··· Exercise data ···
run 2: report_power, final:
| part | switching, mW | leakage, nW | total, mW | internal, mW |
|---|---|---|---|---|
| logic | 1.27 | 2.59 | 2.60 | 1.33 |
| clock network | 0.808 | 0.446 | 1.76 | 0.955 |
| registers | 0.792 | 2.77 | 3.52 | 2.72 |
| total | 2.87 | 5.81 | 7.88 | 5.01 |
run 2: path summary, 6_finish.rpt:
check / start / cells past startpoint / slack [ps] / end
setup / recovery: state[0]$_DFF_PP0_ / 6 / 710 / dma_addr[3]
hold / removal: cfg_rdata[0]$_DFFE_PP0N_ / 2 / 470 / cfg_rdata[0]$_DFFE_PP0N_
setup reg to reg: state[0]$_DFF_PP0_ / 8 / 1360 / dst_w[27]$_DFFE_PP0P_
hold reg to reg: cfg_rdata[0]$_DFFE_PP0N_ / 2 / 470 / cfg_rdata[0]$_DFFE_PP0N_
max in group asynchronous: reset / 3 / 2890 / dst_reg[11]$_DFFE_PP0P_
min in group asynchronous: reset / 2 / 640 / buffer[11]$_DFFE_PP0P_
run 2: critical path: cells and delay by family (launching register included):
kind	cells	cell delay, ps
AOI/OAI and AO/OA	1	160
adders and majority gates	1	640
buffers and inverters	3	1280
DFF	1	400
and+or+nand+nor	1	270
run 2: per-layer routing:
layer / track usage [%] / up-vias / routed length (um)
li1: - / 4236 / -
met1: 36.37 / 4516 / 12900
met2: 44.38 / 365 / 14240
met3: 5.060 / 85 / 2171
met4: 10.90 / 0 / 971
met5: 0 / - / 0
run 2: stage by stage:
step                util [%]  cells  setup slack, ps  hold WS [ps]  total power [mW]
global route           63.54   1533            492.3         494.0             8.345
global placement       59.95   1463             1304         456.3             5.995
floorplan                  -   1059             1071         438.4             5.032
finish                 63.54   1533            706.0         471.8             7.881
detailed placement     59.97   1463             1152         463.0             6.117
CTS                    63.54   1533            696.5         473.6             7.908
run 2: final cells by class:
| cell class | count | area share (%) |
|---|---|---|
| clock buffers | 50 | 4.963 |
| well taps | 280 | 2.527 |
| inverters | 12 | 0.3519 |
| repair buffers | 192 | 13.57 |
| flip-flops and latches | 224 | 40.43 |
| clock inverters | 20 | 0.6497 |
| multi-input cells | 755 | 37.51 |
···
• Task brief: All of the entries should be transcribed exactly as they appear.

• Solution to this task:
run 2: report_power, final:
| part | switching, mW | leakage, nW | total, mW | internal, mW |
|---|---|---|---|---|
| logic | 1.27 | 2.59 | 2.60 | 1.33 |
| clock network | 0.808 | 0.446 | 1.76 | 0.955 |
| registers | 0.792 | 2.77 | 3.52 | 2.72 |
| total | 2.87 | 5.81 | 7.88 | 5.01 |
run 2: path summary, 6_finish.rpt:
check / start / cells past startpoint / slack [ps] / end
setup / recovery: state[0]$_DFF_PP0_ / 6 / 710 / dma_addr[3]
hold / removal: cfg_rdata[0]$_DFFE_PP0N_ / 2 / 470 / cfg_rdata[0]$_DFFE_PP0N_
setup reg to reg: state[0]$_DFF_PP0_ / 8 / 1360 / dst_w[27]$_DFFE_PP0P_
hold reg to reg: cfg_rdata[0]$_DFFE_PP0N_ / 2 / 470 / cfg_rdata[0]$_DFFE_PP0N_
max in group asynchronous: reset / 3 / 2890 / dst_reg[11]$_DFFE_PP0P_
min in group asynchronous: reset / 2 / 640 / buffer[11]$_DFFE_PP0P_
run 2: critical path: cells and delay by family (launching register included):
kind	cells	cell delay, ps
AOI/OAI and AO/OA	1	160
adders and majority gates	1	640
buffers and inverters	3	1280
DFF	1	400
and+or+nand+nor	1	270
run 2: per-layer routing:
layer / track usage [%] / up-vias / routed length (um)
li1: - / 4236 / -
met1: 36.37 / 4516 / 12900
met2: 44.38 / 365 / 14240
met3: 5.060 / 85 / 2171
met4: 10.90 / 0 / 971
met5: 0 / - / 0
run 2: stage by stage:
step                util [%]  cells  setup slack, ps  hold WS [ps]  total power [mW]
global route           63.54   1533            492.3         494.0             8.345
global placement       59.95   1463             1304         456.3             5.995
floorplan                  -   1059             1071         438.4             5.032
finish                 63.54   1533            706.0         471.8             7.881
detailed placement     59.97   1463             1152         463.0             6.117
CTS                    63.54   1533            696.5         473.6             7.908
run 2: final cells by class:
| cell class | count | area share (%) |
|---|---|---|
| clock buffers | 50 | 4.963 |
| well taps | 280 | 2.527 |
| inverters | 12 | 0.3519 |
| repair buffers | 192 | 13.57 |
| flip-flops and latches | 224 | 40.43 |
| clock inverters | 20 | 0.6497 |
| multi-input cells | 755 | 37.51 |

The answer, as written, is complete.